`src/rtl/thwomp_spawner_pkg.sv`:
```
// Shared sprite geometry defaults and coordinate helpers for the Thwomp hazard.
// Geometry here must stay in step with the PRNG and the sprite renderers.
package thwomp_spawner_pkg;

  localparam int COORD_W = 10;
  localparam int CNT_W   = 8;   // frame counters hold up to 256 ticks

  localparam int DEF_H_DISP       = 640;
  localparam int DEF_FLOOR        = 450;
  localparam int DEF_T_WIDTH      = 24;
  localparam int DEF_T_HEIGHT     = 32;
  localparam int DEF_Y_START      = 0;
  localparam int DEF_FALL_STEP    = 4;
  localparam int DEF_HOVER_FRAMES = 30;
  localparam int DEF_LAND_FRAMES  = 60;

  typedef logic [COORD_W-1:0] coord_t;

  // A 10-bit word never exceeds twice the limit, so a single subtraction is a full modulo.
  function automatic coord_t foldX(input coord_t d, input coord_t lim);
    return (d > lim) ? coord_t'(d - lim) : d;
  endfunction

endpackage

```
`src/rtl/thwomp_spawner_frame_timer.sv`:
```
// Tick-driven frame counter with synchronous clear and runtime terminal count.
// done is combinational: high on the counted tick that reaches the limit; counter wraps to 0 then.
module thwomp_spawner_frame_timer
  import thwomp_spawner_pkg::*;
(
  input  logic             clk,
  input  logic             rst,
  input  logic             clr,
  input  logic             en,
  input  logic [CNT_W-1:0] limit,
  output logic             done
);

  logic [CNT_W-1:0] cnt;

  assign done = en && (cnt == limit);

  always_ff @(posedge clk or negedge rst) begin
    if (!rst) begin
      cnt <= '0;
    end else if (clr) begin
      cnt <= '0;
    end else if (en) begin
      cnt <= done ? '0 : cnt + 1'b1;
    end
  end

endmodule

```
`src/rtl/thwomp_spawner.sv`:
```
// Thwomp life-cycle sequencer: pops a random X from the FIFO, hovers, falls, rests, repeats.
// Read data arrives one cycle after o_rden; all outputs except o_stall are registered.
module thwomp_spawner
  import thwomp_spawner_pkg::*;
#(
  parameter int H_DISP       = DEF_H_DISP,
  parameter int FLOOR        = DEF_FLOOR,
  parameter int T_WIDTH      = DEF_T_WIDTH,
  parameter int T_HEIGHT     = DEF_T_HEIGHT,
  parameter int Y_START      = DEF_Y_START,
  parameter int FALL_STEP    = DEF_FALL_STEP,
  parameter int HOVER_FRAMES = DEF_HOVER_FRAMES,
  parameter int LAND_FRAMES  = DEF_LAND_FRAMES
) (
  input  logic   clk,
  input  logic   rst,
  input  logic   i_enable,
  input  logic   i_frame_tick,
  input  logic   i_empty,
  input  coord_t i_rddata,
  output logic   o_rden,
  output coord_t o_x,
  output coord_t o_y,
  output logic   o_active,
  output logic   o_landed,
  output logic   o_stall
);

  localparam logic [2:0] IDLE    = 3'd0;
  localparam logic [2:0] FETCH   = 3'd1;
  localparam logic [2:0] CAPTURE = 3'd2;
  localparam logic [2:0] HOVER   = 3'd3;
  localparam logic [2:0] FALL    = 3'd4;
  localparam logic [2:0] LANDED  = 3'd5;

  localparam coord_t           X_MAX     = coord_t'(H_DISP - T_WIDTH);
  localparam coord_t           Y_LAND    = coord_t'(FLOOR - T_HEIGHT);
  localparam coord_t           Y_SPAWN   = coord_t'(Y_START);
  localparam logic [COORD_W:0] STEP      = (COORD_W+1)'(FALL_STEP);
  localparam logic [CNT_W-1:0] HOV_LAST  = CNT_W'(HOVER_FRAMES - 1);
  localparam logic [CNT_W-1:0] LAND_LAST = CNT_W'(LAND_FRAMES - 1);

  logic [2:0]         state;
  logic               timing;
  logic               timerEn;
  logic               timerClr;
  logic               timerDone;
  logic [CNT_W-1:0]   timerLimit;
  logic [COORD_W:0]   yNext;

  // The timer only counts in HOVER/LANDED; everywhere else it is held at zero so the
  // transition tick into either state is never counted by it.
  assign timing     = (state == HOVER) || (state == LANDED);
  assign timerEn    = timing && i_enable && i_frame_tick;
  assign timerClr   = !timing || !i_enable;
  assign timerLimit = (state == HOVER) ? HOV_LAST : LAND_LAST;
  assign yNext      = {1'b0, o_y} + STEP;
  assign o_stall    = (state == FETCH) && i_empty;

  thwomp_spawner_frame_timer u_timer (
    .clk   (clk),
    .rst   (rst),
    .clr   (timerClr),
    .en    (timerEn),
    .limit (timerLimit),
    .done  (timerDone)
  );

  always_ff @(posedge clk or negedge rst) begin
    if (!rst) begin
      state    <= IDLE;
      o_x      <= '0;
      o_y      <= Y_SPAWN;
      o_active <= 1'b0;
      o_rden   <= 1'b0;
      o_landed <= 1'b0;
    end else begin
      o_rden   <= 1'b0;
      o_landed <= 1'b0;
      case (state)
        IDLE: begin
          if (i_enable) state <= FETCH;
        end
        FETCH: begin
          if (!i_enable) begin
            state <= IDLE;
          end else if (!i_empty) begin
            o_rden <= 1'b1;
            state  <= CAPTURE;
          end
        end
        CAPTURE: begin
          o_x <= foldX(i_rddata, X_MAX);
          o_y <= Y_SPAWN;
          if (i_enable) begin
            o_active <= 1'b1;
            state    <= HOVER;
          end else begin
            o_active <= 1'b0;
            state    <= IDLE;
          end
        end
        HOVER: begin
          if (!i_enable) begin
            o_active <= 1'b0;
            state    <= IDLE;
          end else if (timerDone) begin
            state <= FALL;
          end
        end
        FALL: begin
          if (!i_enable) begin
            o_active <= 1'b0;
            state    <= IDLE;
          end else if (i_frame_tick) begin
            if (yNext >= {1'b0, Y_LAND}) begin
              o_y      <= Y_LAND;
              o_landed <= 1'b1;
              state    <= LANDED;
            end else begin
              o_y <= yNext[COORD_W-1:0];
            end
          end
        end
        LANDED: begin
          if (!i_enable) begin
            o_active <= 1'b0;
            state    <= IDLE;
          end else if (timerDone) begin
            o_active <= 1'b0;
            state    <= FETCH;
          end
        end
        default: state <= IDLE;
      endcase
    end
  end

endmodule

```
`config.mk`:
```
export PLATFORM = sky130hd
export DESIGN_NAME = thwomp_spawner
export DESIGN_NICKNAME = d
export VERILOG_FILES = /design/src/rtl/thwomp_spawner_pkg.sv /design/src/rtl/thwomp_spawner_frame_timer.sv /design/src/rtl/thwomp_spawner.sv
export SDC_FILE = /design/constraint.sdc
export NUM_CORES = 1
export LEC_CHECK = 0
export ABC_CLOCK_PERIOD_IN_PS = 5900
export BUFFER_PORTS_ARGS = -buffer_cell sky130_fd_sc_hd__buf_2
export CAP_MARGIN = 20
export CORE_MARGIN = 10
export CORE_UTILIZATION = 45
export CTS_CLUSTER_DIAMETER = 30
export DETAILED_ROUTE_END_ITERATION = 10
export PLACE_DENSITY = 0.73
export SYNTH_ARGS = -nofsm -noshare
export SYNTH_HDL_FRONTEND = slang
export SYNTH_SLANG_ARGS = --single-unit
```
`constraint.sdc`:
```
create_clock -name clk -period 5.9 [get_ports clk]
set_input_delay 0 -clock clk [delete_from_list [all_inputs] [get_ports clk]]
set_output_delay 0 -clock clk [all_outputs]
set_load 0.05 [all_outputs]
```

++++++

Copy each record exactly, leaving nothing out.

- ANSWER TO THE EXERCISE -
`src/rtl/thwomp_spawner_pkg.sv`:
```
// Shared sprite geometry defaults and coordinate helpers for the Thwomp hazard.
// Geometry here must stay in step with the PRNG and the sprite renderers.
package thwomp_spawner_pkg;

  localparam int COORD_W = 10;
  localparam int CNT_W   = 8;   // frame counters hold up to 256 ticks

  localparam int DEF_H_DISP       = 640;
  localparam int DEF_FLOOR        = 450;
  localparam int DEF_T_WIDTH      = 24;
  localparam int DEF_T_HEIGHT     = 32;
  localparam int DEF_Y_START      = 0;
  localparam int DEF_FALL_STEP    = 4;
  localparam int DEF_HOVER_FRAMES = 30;
  localparam int DEF_LAND_FRAMES  = 60;

  typedef logic [COORD_W-1:0] coord_t;

  // A 10-bit word never exceeds twice the limit, so a single subtraction is a full modulo.
  function automatic coord_t foldX(input coord_t d, input coord_t lim);
    return (d > lim) ? coord_t'(d - lim) : d;
  endfunction

endpackage

```
`src/rtl/thwomp_spawner_frame_timer.sv`:
```
// Tick-driven frame counter with synchronous clear and runtime terminal count.
// done is combinational: high on the counted tick that reaches the limit; counter wraps to 0 then.
module thwomp_spawner_frame_timer
  import thwomp_spawner_pkg::*;
(
  input  logic             clk,
  input  logic             rst,
  input  logic             clr,
  input  logic             en,
  input  logic [CNT_W-1:0] limit,
  output logic             done
);

  logic [CNT_W-1:0] cnt;

  assign done = en && (cnt == limit);

  always_ff @(posedge clk or negedge rst) begin
    if (!rst) begin
      cnt <= '0;
    end else if (clr) begin
      cnt <= '0;
    end else if (en) begin
      cnt <= done ? '0 : cnt + 1'b1;
    end
  end

endmodule

```
`src/rtl/thwomp_spawner.sv`:
```
// Thwomp life-cycle sequencer: pops a random X from the FIFO, hovers, falls, rests, repeats.
// Read data arrives one cycle after o_rden; all outputs except o_stall are registered.
module thwomp_spawner
  import thwomp_spawner_pkg::*;
#(
  parameter int H_DISP       = DEF_H_DISP,
  parameter int FLOOR        = DEF_FLOOR,
  parameter int T_WIDTH      = DEF_T_WIDTH,
  parameter int T_HEIGHT     = DEF_T_HEIGHT,
  parameter int Y_START      = DEF_Y_START,
  parameter int FALL_STEP    = DEF_FALL_STEP,
  parameter int HOVER_FRAMES = DEF_HOVER_FRAMES,
  parameter int LAND_FRAMES  = DEF_LAND_FRAMES
) (
  input  logic   clk,
  input  logic   rst,
  input  logic   i_enable,
  input  logic   i_frame_tick,
  input  logic   i_empty,
  input  coord_t i_rddata,
  output logic   o_rden,
  output coord_t o_x,
  output coord_t o_y,
  output logic   o_active,
  output logic   o_landed,
  output logic   o_stall
);

  localparam logic [2:0] IDLE    = 3'd0;
  localparam logic [2:0] FETCH   = 3'd1;
  localparam logic [2:0] CAPTURE = 3'd2;
  localparam logic [2:0] HOVER   = 3'd3;
  localparam logic [2:0] FALL    = 3'd4;
  localparam logic [2:0] LANDED  = 3'd5;

  localparam coord_t           X_MAX     = coord_t'(H_DISP - T_WIDTH);
  localparam coord_t           Y_LAND    = coord_t'(FLOOR - T_HEIGHT);
  localparam coord_t           Y_SPAWN   = coord_t'(Y_START);
  localparam logic [COORD_W:0] STEP      = (COORD_W+1)'(FALL_STEP);
  localparam logic [CNT_W-1:0] HOV_LAST  = CNT_W'(HOVER_FRAMES - 1);
  localparam logic [CNT_W-1:0] LAND_LAST = CNT_W'(LAND_FRAMES - 1);

  logic [2:0]         state;
  logic               timing;
  logic               timerEn;
  logic               timerClr;
  logic               timerDone;
  logic [CNT_W-1:0]   timerLimit;
  logic [COORD_W:0]   yNext;

  // The timer only counts in HOVER/LANDED; everywhere else it is held at zero so the
  // transition tick into either state is never counted by it.
  assign timing     = (state == HOVER) || (state == LANDED);
  assign timerEn    = timing && i_enable && i_frame_tick;
  assign timerClr   = !timing || !i_enable;
  assign timerLimit = (state == HOVER) ? HOV_LAST : LAND_LAST;
  assign yNext      = {1'b0, o_y} + STEP;
  assign o_stall    = (state == FETCH) && i_empty;

  thwomp_spawner_frame_timer u_timer (
    .clk   (clk),
    .rst   (rst),
    .clr   (timerClr),
    .en    (timerEn),
    .limit (timerLimit),
    .done  (timerDone)
  );

  always_ff @(posedge clk or negedge rst) begin
    if (!rst) begin
      state    <= IDLE;
      o_x      <= '0;
      o_y      <= Y_SPAWN;
      o_active <= 1'b0;
      o_rden   <= 1'b0;
      o_landed <= 1'b0;
    end else begin
      o_rden   <= 1'b0;
      o_landed <= 1'b0;
      case (state)
        IDLE: begin
          if (i_enable) state <= FETCH;
        end
        FETCH: begin
          if (!i_enable) begin
            state <= IDLE;
          end else if (!i_empty) begin
            o_rden <= 1'b1;
            state  <= CAPTURE;
          end
        end
        CAPTURE: begin
          o_x <= foldX(i_rddata, X_MAX);
          o_y <= Y_SPAWN;
          if (i_enable) begin
            o_active <= 1'b1;
            state    <= HOVER;
          end else begin
            o_active <= 1'b0;
            state    <= IDLE;
          end
        end
        HOVER: begin
          if (!i_enable) begin
            o_active <= 1'b0;
            state    <= IDLE;
          end else if (timerDone) begin
            state <= FALL;
          end
        end
        FALL: begin
          if (!i_enable) begin
            o_active <= 1'b0;
            state    <= IDLE;
          end else if (i_frame_tick) begin
            if (yNext >= {1'b0, Y_LAND}) begin
              o_y      <= Y_LAND;
              o_landed <= 1'b1;
              state    <= LANDED;
            end else begin
              o_y <= yNext[COORD_W-1:0];
            end
          end
        end
        LANDED: begin
          if (!i_enable) begin
            o_active <= 1'b0;
            state    <= IDLE;
          end else if (timerDone) begin
            o_active <= 1'b0;
            state    <= FETCH;
          end
        end
        default: state <= IDLE;
      endcase
    end
  end

endmodule

```
`config.mk`:
```
export PLATFORM = sky130hd
export DESIGN_NAME = thwomp_spawner
export DESIGN_NICKNAME = d
export VERILOG_FILES = /design/src/rtl/thwomp_spawner_pkg.sv /design/src/rtl/thwomp_spawner_frame_timer.sv /design/src/rtl/thwomp_spawner.sv
export SDC_FILE = /design/constraint.sdc
export NUM_CORES = 1
export LEC_CHECK = 0
export ABC_CLOCK_PERIOD_IN_PS = 5900
export BUFFER_PORTS_ARGS = -buffer_cell sky130_fd_sc_hd__buf_2
export CAP_MARGIN = 20
export CORE_MARGIN = 10
export CORE_UTILIZATION = 45
export CTS_CLUSTER_DIAMETER = 30
export DETAILED_ROUTE_END_ITERATION = 10
export PLACE_DENSITY = 0.73
export SYNTH_ARGS = -nofsm -noshare
export SYNTH_HDL_FRONTEND = slang
export SYNTH_SLANG_ARGS = --single-unit
```
`constraint.sdc`:
```
create_clock -name clk -period 5.9 [get_ports clk]
set_input_delay 0 -clock clk [delete_from_list [all_inputs] [get_ports clk]]
set_output_delay 0 -clock clk [all_outputs]
set_load 0.05 [all_outputs]
```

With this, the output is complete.